Stored data entries:
:::
Setup of amber:
==> flow/design.v (excerpt) <==
module comparator_latch #
(
  parameter n_to_response_time = -1038,
  parameter p_to_response_time = -1020,
  parameter const_response_time = 1285,
  parameter n_to_tau = -1248,
  parameter p_to_tau = 1037,
  parameter const_tau = 1042,
  parameter n_to_response_time_lh = -1752,
  parameter p_to_response_time_lh = -1006,
  parameter const_response_time_lh = 1185,
  parameter n_to_tau_lh = 1131,
  parameter p_to_tau_lh = -1115,
  parameter const_tau_lh = 1529
)
(
  input clk,
  input reset,
  input sys_clk,
  input [15-1:0] n,
  input [15-1:0] p,
  output [35-1:0] out
);
  reg [17-1:0] state_cycle_counter;
  reg [1-1:0] prev_sys_clk;
  reg [35-1:0] o;
  wire [32-1:0] wait_time;
  wire [51-1:0] tau;
  wire [36-1:0] dvdt;
  wire [32-1:0] wait_time_lh;
  wire [59-1:0] tau_lh;
  wire [37-1:0] dodt;
  reg [32-1:0] fsm;
  localparam fsm_init = 0;
  wire [35-1:0] padr_0;
  wire [23-1:0] padr_bits_1;
  assign padr_bits_1 = 0;
  wire [29-1:0] truncR_2;
  wire [29-1:0] padl_3;
  wire [28-1:0] padl_bits_4;
  wire [1-1:0] toSInt_5;
  assign toSInt_5 = 0;
  wire [28-1:0] toSInt_imm_6;
  wire [27-1:0] const_7;
  assign const_7 = 27'd55364812;
  assign toSInt_imm_6 = { toSInt_5, const_7 };
  assign padl_bits_4 = toSInt_imm_6;
  assign padl_3 = { { 1{ padl_bits_4[27] } }, padl_bits_4 };
  assign truncR_2 = padl_3;
  wire [12-1:0] truncR_shift_8;
  assign truncR_shift_8 = truncR_2 >>> 17;
  wire [12-1:0] truncR_imm_9;
  assign truncR_imm_9 = (truncR_2[28])? truncR_shift_8[11:0] : truncR_2[28:17];
  assign padr_0 = { truncR_imm_9, padr_bits_1 };
  wire [32-1:0] padl_10;
  wire [18-1:0] padl_bits_11;
  wire [32-1:0] truncR_12;
  wire [32-1:0] padl_13;
  wire [17-1:0] padl_bits_14;
  wire [96-1:0] truncR_15;
  wire [163-1:0] truncval_16;
  wire [163-1:0] padl_17;
  wire [85-1:0] padl_bits_18;
  wire [85-1:0] padl_19;
  wire [52-1:0] padl_bits_20;
  wire [98-1:0] truncR_21;
  wire [107-1:0] truncval_22;
  wire [107-1:0] padl_23;
  wire [53-1:0] padl_bits_24;
  wire [53-1:0] padr_25;
  wire [38-1:0] padr_bits_26;
  assign padr_bits_26 = 0;
  assign padr_25 = { n, padr_bits_26 };
  assign padl_bits_24 = padr_25;
  ...
For scale: roughly 25 flip-flops, ~68 I/O pins.
==> flow/config.mk <==
export PLATFORM = sky130hd
export DESIGN_NAME = comparator_latch
export DESIGN_NICKNAME = comparator_latch
export VERILOG_FILES = /design/flow/design.v
export SDC_FILE = /design/flow/constraint.sdc
export NUM_CORES = 4
export LEC_CHECK = 0
export ABC_AREA = 1
export CAP_MARGIN = 20
export CORE_ASPECT_RATIO = 1.71
export CORE_MARGIN = 2
export CORE_UTILIZATION = 71
export CTS_CLUSTER_DIAMETER = 103
export MAX_ROUTING_LAYER = met4
export PLACE_DENSITY_LB_ADDON = 0.05
export SLEW_MARGIN = 20
export TNS_END_PERCENT = 5
==> flow/constraint.sdc <==
create_clock -name core_clock -period 16.7 [get_ports {clk}]
set_input_delay 3.3400 -clock core_clock [delete_from_list [all_inputs] [get_ports {clk}]]
set_output_delay 3.3400 -clock core_clock [all_outputs]
set_load 0.01 [all_outputs]
run.sh (not shown) runs the stock make flow with config.mk's settings and CLKGATE_MAP_FILE=.
amber never completed; the flow aborted with a tool error in global routing.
:::
Reproduce exactly the section above that begins at the line containing "export PLACE_DENSITY_LB_ADDON = 0.05" and ends at the line containing "set_input_delay 3.3400 -clock", leaving out all other lines.

export PLACE_DENSITY_LB_ADDON = 0.05
export SLEW_MARGIN = 20
export TNS_END_PERCENT = 5
==> flow/constraint.sdc <==
create_clock -name core_clock -period 16.7 [get_ports {clk}]
set_input_delay 3.3400 -clock core_clock [delete_from_list [all_inputs] [get_ports {clk}]]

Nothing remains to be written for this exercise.